Knowledge Check - Containers and CI/CD
Test your understanding of the key concepts from Module 3. Select the best answer for each question, then submit to see your results. You need to score at least 60% to pass.
A team wants to give one CI pipeline permission to push only to the taskboard/api repository and a separate pipeline permission to push only to taskboard/web, both inside the same IONOS Container Registry. They plan to create one token per pipeline with a per-repository push ACL. Why will this approach not work as intended?
IONOS Container Registry uses token-based docker login only with no RBAC. Tokens carry a Registry or Repository scope type, but fine-grained per-repository push/pull/delete ACLs are not available, so you cannot restrict a token to write to exactly one repository. Tokens are created through the IONOS API or DCD, not invented by the Docker CLI, which rules out the first option.
A developer pushed the TaskBoard API image to tue1608es.cr.es-vit.ionos.com/taskboard/api:abc123 and wrote a Deployment manifest referencing it. The pods fail with ImagePullBackOff. The image exists and the tag is correct. Which configuration is most likely missing?
The IONOS Container Registry is private and requires authentication for every pull, so the kubelet needs credentials supplied through imagePullSecrets referencing a docker-registry Secret created from a registry token. Without it, anonymous pulls are rejected and the pods loop in ImagePullBackOff. A NodeSelector, Ingress, or ConfigMap does not provide pull credentials.
A developer creates a Kubernetes Service of type LoadBalancer on IONOS Managed Kubernetes expecting a dedicated external load balancer to be provisioned in front of the cluster. They later notice all traffic flows through a single worker node and throughput plateaus. What is the correct understanding of this behavior?
On IONOS Managed Kubernetes a LoadBalancer Service does not deploy an external load balancer. IONOS reserves a static public IP and attaches it as a secondary IP to a single worker node, which routes traffic into the cluster, so throughput is bounded by that one ingress node. To scale or to put a true managed load balancer in front, you provision an IONOS ALB or NLB separately, since these are not auto-created from Kubernetes manifests.
A GitHub Actions workflow builds the TaskBoard image, pushes it to Container Registry, and runs kubectl apply against Managed Kubernetes. The pipeline currently hardcodes the IONOS_TOKEN, the registry token, and the kubeconfig directly in the workflow YAML. What is the correct way to supply these credentials?
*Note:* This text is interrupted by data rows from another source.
Background: an optimization exercise with open tools, aiming at small area, a short achievable clock period and few clock cycles per item. Do not read the settings as production practice.
No functional check of the RTL was part of any run shown here.

==> flow/design.v <==
`default_nettype none
package ex_pkg;
    localparam int unsigned DATA_WIDTH = 32;
    typedef enum logic [4:0] {
        OP_ADD    = 5'd0,
        OP_SUB    = 5'd1,
        OP_SLL    = 5'd2,
        OP_SLT    = 5'd3,
        OP_SLTU   = 5'd4,
        OP_XOR    = 5'd5,
        OP_SRL    = 5'd6,
        OP_SRA    = 5'd7,
        OP_OR     = 5'd8,
        OP_AND    = 5'd9,
        OP_LUI    = 5'd10,
        OP_BEQ    = 5'd11,   
        OP_BNE    = 5'd12,
        OP_BLT    = 5'd13,
        OP_BGE    = 5'd14,
        OP_BLTU   = 5'd15,
        OP_BGEU   = 5'd16,
        OP_JAL    = 5'd17,
        OP_JALR   = 5'd18,
        OP_MUL    = 5'd19,   
        OP_MULH   = 5'd20,
        OP_MULHSU = 5'd21,
        OP_MULHU  = 5'd22,
        OP_DIV    = 5'd23,
        OP_DIVU   = 5'd24,
        OP_REM    = 5'd25,
        OP_REMU   = 5'd26
    } alu_op_e;
    function automatic logic is_muldiv(input logic [4:0] op);
        is_muldiv = (op >= 5'd19) && (op <= 5'd26);
    endfunction
endpackage
`default_nettype wire
`timescale 1ns/10ps
`default_nettype none
module ex_alu (
    input  wire logic [4:0]   op,
    input  wire logic [31:0]  rs1,
    input  wire logic [31:0]  rs2,
    input  wire logic [31:0]  pc,
    input  wire logic [31:0]  imm,
    input  wire logic         a_pc,    
    input  wire logic         b_imm,   
    input  wire logic         sub,     
    input  wire logic         jalr,
    output logic      [31:0]  a,
    output logic      [31:0]  b,
    output logic      [31:0]  result,
    output logic              taken,
    output logic      [31:0]  target
);
    logic [31:0] bx;
    logic [32:0] sum;
    logic [31:0] diff;
    logic        ltu;
    logic        lt;
    logic        eq;
    logic        left;
    logic [31:0] sin;
    logic [31:0] sout;
    logic [32:0] sr;
    logic [31:0] shres;
    logic [31:0] link;
    logic [31:0] tsum;
    assign a  = a_pc ? pc : rs1;
    assign b  = b_imm ? imm : rs2;
    assign bx = b ^ {32{sub}};
    assign sum  = {1'b0, a} + {1'b0, bx} + {32'd0, sub};
    assign diff = sum[31:0];
    assign ltu  = !sum[32];
    assign lt   = (a[31] ^ b[31]) ? a[31] : diff[31];
    assign eq   = (diff == 32'd0);
    assign left = (op == 5'd2);
    always_comb begin
        for (int i = 0; i < 32; i++) sin[i] = left ? a[31-i] : a[i];
    end
    assign sr = $signed({(op == 5'd7) & a[31], sin}) >>> b[4:0];
    always_comb begin
        for (int i = 0; i < 32; i++) sout[i] = left ? sr[31-i] : sr[i];
    end
    assign shres = sout;
    assign link = {pc[31:2] + 30'd1, pc[1:0]};
    assign tsum = (jalr ? rs1 : pc) + imm;
    always_comb begin
        result = '0;
        taken  = 1'b0;
        target = '0;
        case (op)
            5'd0:  result = diff;
            5'd1:  result = diff;
            5'd2:  result = shres;
            5'd3:  result = {31'd0, lt};
            5'd4:  result = {31'd0, ltu};
            5'd5:  result = a ^ b;
            5'd6:  result = shres;
            5'd7:  result = shres;
            5'd8:  result = a | b;
            5'd9:  result = a & b;
            5'd10: result = b;
            5'd11: taken = eq;
            5'd12: taken = !eq;
            5'd13: taken = lt;
            5'd14: taken = !lt;
            5'd15: taken = ltu;
            5'd16: taken = !ltu;
            5'd17: begin
                result = link;
                taken  = 1'b1;
            end
            5'd18: begin
                result = link;
                taken  = 1'b1;
            end
            default: result = '0;
        endcase
        if ((op >= 5'd11) && (op <= 5'd18)) target = {tsum[31:1], tsum[0] & !jalr};
    end
endmodule
`default_nettype wire
`timescale 1ns/10ps
`default_nettype none
module ex_muldiv (
    input  wire logic         clk,
    input  wire logic         rst_n,
    input  wire logic         act,      
    input  wire logic [4:0]   op,
    input  wire logic [31:0]  a,
    input  wire logic [31:0]  b,
    input  wire logic         adv,      
    output logic              fin,
    output logic      [31:0]  result
);
    localparam logic [2:0] S_IDLE = 3'd0;
    localparam logic [2:0] S_MUL  = 3'd1;
    localparam logic [2:0] S_DN   = 3'd2;
    localparam logic [2:0] S_DIT  = 3'd3;
    localparam logic [2:0] S_FIN  = 3'd4;
    logic [2:0]  state;
    logic [4:0]  cnt;
    logic [39:0] r1;      
    logic [39:0] r2;      
    logic [31:0] r3;      
    logic [31:0] r4;      
    logic        bprev;   
    logic        cy;      
    logic is_div, a_signed, b_signed, want_rem, mul_lo;
    assign is_div   = (op >= 5'd23);
    assign a_signed = (op == 5'd20) || (op == 5'd21) || (op == 5'd23) || (op == 5'd25);
    assign b_signed = (op == 5'd20) || (op == 5'd23) || (op == 5'd25);
    assign want_rem = (op == 5'd25) || (op == 5'd26);
    assign mul_lo   = (op == 5'd19);
    logic sa, sb;
    assign sa = a_signed & a[31];
    assign sb = b_signed & b[31];
    function automatic void csa(input logic [47:0] x, input logic [47:0] y, input logic [47:0] z,
                                output logic [47:0] s, output logic [47:0] c);
        s = x ^ y ^ z;
        c = ((x & y) | (x & z) | (y & z)) << 1;
    endfunction
    logic        first;
    logic        last;
    logic [8:0]  bb;
    logic [32:0] aext;
    logic [47:0] row [7];
    logic [3:0]  negd;
    logic [47:0] sA, cA, sB, cB, sC, cC, sD, cD, s5, c5;
    logic [8:0]  low;
    assign first = (state == S_IDLE);
    assign last  = (state == S_MUL) && (cnt[1:0] == 2'd3);
    assign bb    = first ? {b[7:0], 1'b0} : {r4[7:0], bprev};
    assign aext  = {a_signed & a[31], a};
    always_comb begin
        logic        bn, one, two;
        logic [33:0] sel;
        logic [47:0] px;
        for (int j = 0; j < 4; j++) begin
            bn      = bb[2*j+2] & !(bb[2*j+1] & bb[2*j]);
            one     = bb[2*j+1] ^ bb[2*j];
            two     = (bb[2*j+2] & !bb[2*j+1] & !bb[2*j]) | (!bb[2*j+2] & bb[2*j+1] & bb[2*j]);
            sel     = one ? {aext[32], aext} : (two ? {aext, 1'b0} : 34'd0);
            px      = {{14{sel[33] ^ bn}}, sel ^ {34{bn}}};
            negd[j] = bn;
            row[j+2] = px << (2*j);
        end
        row[0] = first ? 48'd0 : {{8{r1[39]}}, r1};
        row[1] = first ? 48'd0 : {{8{r2[39]}}, r2};
        row[3][0] = negd[0];
        row[4][2] = negd[1];
        row[5][4] = negd[2];
        row[6] = ((last && !b_signed && r4[7]) ? ({{15{aext[32]}}, aext} << 8) : 48'd0)
                 | (48'(negd[3]) << 6);
        csa(row[0], row[1], row[6], sA, cA);
        csa(row[2], row[3], row[4], sB, cB);
        csa(sA, cA, row[5], sC, cC);
        csa(sC, cC, sB, sD, cD);
        csa(sD, cD, cB, s5, c5);
    end
    assign low = {1'b0, s5[7:0]} + {1'b0, c5[7:0]} + {8'd0, cy & !first};
    logic [31:0] ma, mb;
    logic [5:0]  lza, lzb;
    logic        bz;
    logic [32:0] ddiff;
    assign ma = sa ? -a : a;
    assign mb = sb ? -b : b;
    assign bz = (b == 32'd0);
    function automatic logic [5:0] clz32(input logic [31:0] v);
        clz32 = 6'd32;
        for (int i = 0; i < 32; i++) if (v[i]) clz32 = 6'(31 - i);
    endfunction
    assign lza   = clz32(ma);
    assign lzb   = clz32(mb);
    assign ddiff = {1'b0, r1[31:0]} - {1'b0, r2[31:0]};
    logic [31:0] fx, fy, fsum, dres;
    logic        fneg;
    assign dres = want_rem ? r1[31:0] : r3;
    assign fneg = want_rem ? sa : (sa ^ sb);
    assign fx   = is_div ? 32'd0 : r1[31:0];
    assign fy   = is_div ? (dres ^ {32{fneg}}) : r2[31:0];
    assign fsum = fx + fy + {31'd0, is_div ? fneg : cy};
    assign fin    = (state == S_FIN);
    assign result = is_div ? ((bz && !want_rem) ? 32'hffff_ffff : fsum) : (mul_lo ? r3 : fsum);
    always_ff @(posedge clk) begin
        if (!rst_n) begin
            state <= S_IDLE;
        end else begin
            case (state)
                S_IDLE: if (act) state <= is_div ? ((bz || (lza > lzb)) ? S_FIN : S_DN) : S_MUL;
                S_MUL:  if (cnt[1:0] == 2'd3) state <= S_FIN;
                S_DN:   state <= S_DIT;
                S_DIT:  if (cnt == 5'd0) state <= S_FIN;
                default: if (adv) state <= S_IDLE;
            endcase
        end
    end
    always_ff @(posedge clk) begin
        if ((first && act && !is_div) || (state == S_MUL)) begin
            cnt   <= first ? 5'd1 : cnt + 5'd1;
            r1    <= s5[47:8];
            r2    <= c5[47:8];
            r3    <= {low[7:0], r3[31:8]};
            cy    <= low[8];
            r4    <= (first ? b : r4) >> 8;
            bprev <= bb[8];
        end else if (first && act) begin
            cnt <= 5'(lzb - lza);
            r1  <= {8'd0, ma};
            r2  <= {8'd0, mb};
            r3  <= '0;
        end else if (state == S_DN) begin
            r2 <= {8'd0, r2[31:0] << cnt};
        end else if (state == S_DIT) begin
            cnt <= cnt - 5'd1;
            if (!ddiff[32]) r1 <= {8'd0, ddiff[31:0]};
            r3 <= {r3[30:0], !ddiff[32]};
            r2 <= {9'd0, r2[31:1]};
        end
    end
endmodule
`default_nettype wire
`timescale 1ns/10ps
`default_nettype none
module ex_top #(
    parameter int LANES = 1
) (
    input  wire logic                           clk,
    input  wire logic                           rst_n,
    input  wire logic                           in_valid,
    output logic                                in_ready,
    input  wire logic [4:0]                     op,   
    input  wire logic [ex_pkg::DATA_WIDTH-1:0]  rs1_data,
    input  wire logic [ex_pkg::DATA_WIDTH-1:0]  rs2_data,
    input  wire logic [ex_pkg::DATA_WIDTH-1:0]  pc,
    input  wire logic [ex_pkg::DATA_WIDTH-1:0]  imm,
    input  wire logic                           sel_pc,
    input  wire logic                           sel_imm,
    output logic                                out_valid,
    input  wire logic                           out_ready,
    output logic      [ex_pkg::DATA_WIDTH-1:0]  result,
    output logic                                branch_taken,
    output logic      [ex_pkg::DATA_WIDTH-1:0]  branch_target
);
    logic        x_valid;
    logic [4:0]  x_op;
    logic [31:0] x_rs1, x_rs2, x_pc, x_imm;
    logic        x_apc, x_bimm, x_sub, x_jalr;
    logic        x_ism;
    logic        x_done;
    logic        x_adv;
    logic        br_in;
    assign br_in = (op >= 5'd11) && (op <= 5'd16);
    always_ff @(posedge clk) begin
        if (in_ready) begin
            x_op   <= op;
            x_rs1  <= rs1_data;
            x_rs2  <= rs2_data;
            x_pc   <= pc;
            x_imm  <= imm;
            x_apc  <= sel_pc & !br_in;
            x_bimm <= sel_imm & !br_in;
            x_sub  <= (op == 5'd1) || (op == 5'd3) || (op == 5'd4) || br_in;
            x_jalr <= (op == 5'd18);
        end
    end
    always_ff @(posedge clk) begin
        if (!rst_n) x_valid <= 1'b0;
        else if (in_ready) x_valid <= in_valid;
    end
    logic [31:0] a, b;
    logic [31:0] alu_result, alu_target;
    logic        alu_taken;
    logic        m_fin;
    logic [31:0] m_result;
    ex_alu u_alu (
        .op     (x_op),
        .rs1    (x_rs1),
        .rs2    (x_rs2),
        .pc     (x_pc),
        .imm    (x_imm),
        .a_pc   (x_apc),
        .b_imm  (x_bimm),
        .sub    (x_sub),
        .jalr   (x_jalr),
        .a      (a),
        .b      (b),
        .result (alu_result),
        .taken  (alu_taken),
        .target (alu_target)
    );
    assign x_ism = (x_op >= 5'd19);
    ex_muldiv u_md (
        .clk    (clk),
        .rst_n  (rst_n),
        .act    (x_valid && x_ism),
        .op     (x_op),
        .a      (a),
        .b      (b),
        .adv    (x_adv),
        .fin    (m_fin),
        .result (m_result)
    );
    logic        o_valid, s_valid;
    logic [64:0] o_data, s_data, x_data;
    assign x_done   = !x_ism || m_fin;
    assign x_adv    = x_valid && x_done && !s_valid;
    assign in_ready = !x_valid || (x_done && !s_valid);
    assign x_data   = x_ism ? {m_result, 1'b0, 32'd0} : {alu_result, alu_taken, alu_target};
    always_ff @(posedge clk) begin
        if (!rst_n) begin
            o_valid <= 1'b0;
            s_valid <= 1'b0;
        end else begin
            if (!o_valid || out_ready) begin
                o_valid <= s_valid || x_adv;
                s_valid <= 1'b0;
            end else if (x_adv) begin
                s_valid <= 1'b1;
            end
        end
    end
    always_ff @(posedge clk) begin
        if (!o_valid || out_ready) begin
            o_data <= s_valid ? s_data : x_data;
        end
        if (o_valid && !out_ready && x_adv) begin
            s_data <= x_data;
        end
    end
    assign out_valid     = o_valid;
    assign result        = o_data[64:33];
    assign branch_taken  = o_data[32];
    assign branch_target = o_data[31:0];
endmodule
`default_nettype wire
==> flow/run.sh <==
#!/bin/bash
# synth_recipe.tcl (not shown) runs the flow's synth.tcl, then flattens the netlist and writes it again
# the make line also repeats each setting of config.mk as NAME=value (left out here)
make -C /OpenROAD-flow-scripts/flow DESIGN_CONFIG=/design/flow/config.mk WORK_HOME=/design/flow/orfs CLKGATE_MAP_FILE= SYNTH_SCRIPT=/design/flow/synth_recipe.tcl finish
==> flow/config.mk <==
export PLATFORM = sky130hd
export DESIGN_NAME = ex_top
export DESIGN_NICKNAME = ex_top
export VERILOG_FILES = /design/flow/design.v
export SDC_FILE = /design/flow/constraint.sdc
export NUM_CORES = 4
export LEC_CHECK = 0
export CAP_MARGIN = 20
export CORE_MARGIN = 2
export CORE_UTILIZATION = 40
export PLACE_DENSITY = 0.6
export SLEW_MARGIN = 20
==> flow/constraint.sdc <==
create_clock -name core_clock -period 12.0 [get_ports {clk}]
set_input_delay 2.4000 -clock core_clock [delete_from_list [all_inputs] [get_ports {clk}]]
set_output_delay 2.4000 -clock core_clock [all_outputs]
set_load 0.01 [all_outputs]
==> results of run 1 <==
==> per-stage QoR <==
stage                     worst slack, ps  instance area (um^2)  hold WS, ps  instances   util
final                                4200                 48900          529       6378  0.456
after global routing                 3770                 48900          552       6376  0.456
after CTS                            4330                 48900          524       6376  0.456
after detailed placement             4390                 47300          508       6285  0.441
after global placement               4480                 47300          506       6284  0.440
after floorplan                      2110                 43400          496       4840      -
==> sequential cells by signal, indices dropped and copies added (netlist names), 3 cells and up <==
register	count
u_md.r3	32
u_md.state	3
x_pc	32
o_data	65
u_md.r4	24
x_op	5
u_md.cnt	5
u_md.r1	36
x_imm	32
x_rs2	32
x_rs1	32
s_data	65
u_md.r2	37
==> final cells by class <==
class	count	area, um^2
inverters	346	1300
clock inverters	37	382
repair buffers	349	3130
well taps	1403	1760
flip-flops and latches	409	12200
diodes	2	5.00
fillers	10400	58400
clock buffers	54	1270
multi-input cells	3778	28900
==> worst max-delay path, cell delays in order, from the launching register on <==
cell and delay (ps):
edfxtp_1 320, buf_4 610, mux2i_4 900, ha_1 420, or4b_2 630, a222oi_1 730, and2_1 380, and2_2 280
nand2_2 100, nor2_2 180, nor2_1 70, xnor2_1 300, nand2_1 90, o311ai_1 340, a21oi_1 170, o311ai_1 300
ha_1 190, nor2b_1 40, o21a_1 160, o21a_1 160, o21ai_0 140, nand2b_1 70, a21oi_1 170, o21ai_0 360
o31ai_1 350, a32oi_1 130, nor2b_1 110
==> kinds of logic after synthesis <==
kind of cell | synth area share
adder cells (fa/ha/maj) | 0.156
XOR/XNOR | 0.0795
AND/OR/NAND/NOR | 0.137
AO/OA/AOI/OAI | 0.202
flip-flops | 0.282
multiplexers | 0.0855
buffers and inverters | 0.0579
==> worst max path at each step <==
stage	start	end	slack, ps	cells past startpoint
final	x_apc	u_md.state[1]	4200	26
after global routing	x_apc	u_md.state[1]	3770	26
after CTS	x_apc	u_md.state[1]	4330	26
after detailed placement	x_apc	u_md.state[1]	4390	26
after global placement	x_apc	u_md.state[1]	4480	26
after floorplan	x_op[0]	in_ready	2110	6
==> placed cells by master, fill, tap and decap left out, drive strengths merged, types with 45 or more instances in the layout <==
cell type and n:
a21oi 314, o21ai 471, buf 144, a211oi 58
nand3 88, clkdlybuf4s50 205, ha 232, o211ai 45
nor3 108, edfxtp 403, mux2i 163, xor2 167
fa 194, a21o 83, clkbuf 54, xnor2 226
a31oi 52, mux2 115, nor2 384, and2 100
nand2 344, inv 338
==> per-layer routing <==
layer  vias to the layer above  wire, um
li1                      17700         -
met1                     19600     79500
met2                      2427     87000
met3                       581     21500
met4                        12     15300
met5                         -        79
==> flow_metrics.tcl, run 1 <==
set metrics [dict create \
    final.setup_skew_ps 34.1 \
    postCtsResizedCells 0 \
    end_kind "register" \
    grt_setup_unrepaired "false" \
    crit_type "register to register" \
    use_met3 0.0938 \
    postRouteAntennaNets 0 \
    floorplan.die_area_um2 111000 \
    slew_headroom 0.191 \
    synth_top_area_frac 0.279 \
    io_buffer_count 205 \
    r2r_start "x_apc" \
    syn2layout_area_growth_pct 12.8 \
    grt_pass1_vias 38700 \
    gp_congestion 1.04 \
    coreArea_um2 107000 \
    tightest_slew_ps 1210 \
    reg2reg_to "u_md.state[1]" \
    clock_path_buffers 3 \
    grt-ovfl-total 0 \
    gr-usage-met2 0.542 \
    rr_worst_depth 26 \
    synth_area_leader_cell "edfxtp_1" \
    avgSynthCellArea_um2 8.96 \
    fmaxAchievable_mhz 128 \
    nNetsFinal 5498 \
    run_status "no timing/DRC/antenna violations" \
    cap_violations 0 \
    critPathMaxFanout 48 \
    start_util 0.404 \
    drv_slew 0 \
    clkSlewWorstSetupHoldPaths_ps 70 \
    worstPathArrival_ps 8390 \
    cts_tree "done" \
    synth_edf_count 403 \
    groute.usage.overall 0.359 \
    route.vias.total 40300 \
    post-dp-hpwl_um 158000 \
    drt_iter0_markers 5343 \
    required_ps 12590 \
    synthArstFlopShare 0 \
    period_needed_ps 7800 \
    cts_setup_buffers 0 \
    setup_viol 0 \
    h-tree-depth 2 \
    die_x_um 333 \
    ys_warn_count 4 \
    drc_errors 0 \
    hp-start "u_md.r4[15]" \
    firstDrtPassIters 9 \
    synth_cell_types 100 \
    synthFlopType "edfxtp_1" \
    yosysMostFrequentCell "o21ai_0" \
    die_h_um 333 \
    tns_ps 0 \
    synth_cells 4840 \
    period_share 0.650 \
    holdCritPathClass "register to register" \
    syn-num-nets 5405 \
    grt_max_degree 84 \
    ys_seq_area_frac 0.282 \
    met1_usage 0.461 \
    clkSinkCount 409 \
    synth_area_leaders "edfxtp_1 (28%), fa_1 (9.0%), ha_1 (6.7%)" \
    numCtsBuffers 49 \
    grt_pass1_wl_um 288000 \
    ys_ff_latch 409 \
    hold_depth 2 \
    layout-drive-gt1-share 0.0933 \
    start_kind "register" \
    placementRows 120 \
    ios 206 \
    antenna_found_initial 14 \
    r2r_slack_ps 4200 \
    final_hold_viol_count 0 \
    cts_hold_buf 0 \
    drt-total-wl_um 203000 \
    synthTopCellsByCount "o21ai_0 (469), edfxtp_1 (403), nor2_1 (383), nand2_1 (343), inv_1 (327)" \
    clock-root-buffer "clkbuf_16" \
    clk_latency_ps 660 \
    netlist_area_um2 43400 \
    wl_per_cell_um 31.9 \
    min_to "u_md.r4[7]" \
    busiest_layer "met2" \
    drt-vias-per-instance 6.32 \
]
Pipeline credentials such as IONOS_TOKEN, the Container Registry token, and the kubeconfig must be stored as encrypted CI secrets and injected at runtime, never committed to source or baked into images. Committing to a private branch still places secrets in Git history, and embedding them in the image exposes them to anyone who can pull it. Minting credentials from an account password over Basic auth defeats least-privilege, per-service token scoping.
A bad image was rolled out to the TaskBoard API Deployment on Managed Kubernetes and pods are crash-looping. The previous image worked. The developer needs the fastest safe way to return the running workload to the prior version. Which command should they use?
A Deployment keeps a revision history of its ReplicaSets, so kubectl rollout undo reverts to the previous working revision with a controlled rolling replacement and minimal disruption. Deleting the Deployment causes downtime and discards rollout state, while terraform destroy tears down the entire cluster. Scaling to zero replicas removes all pods without restoring any prior version, since the Deployment spec still references the bad image.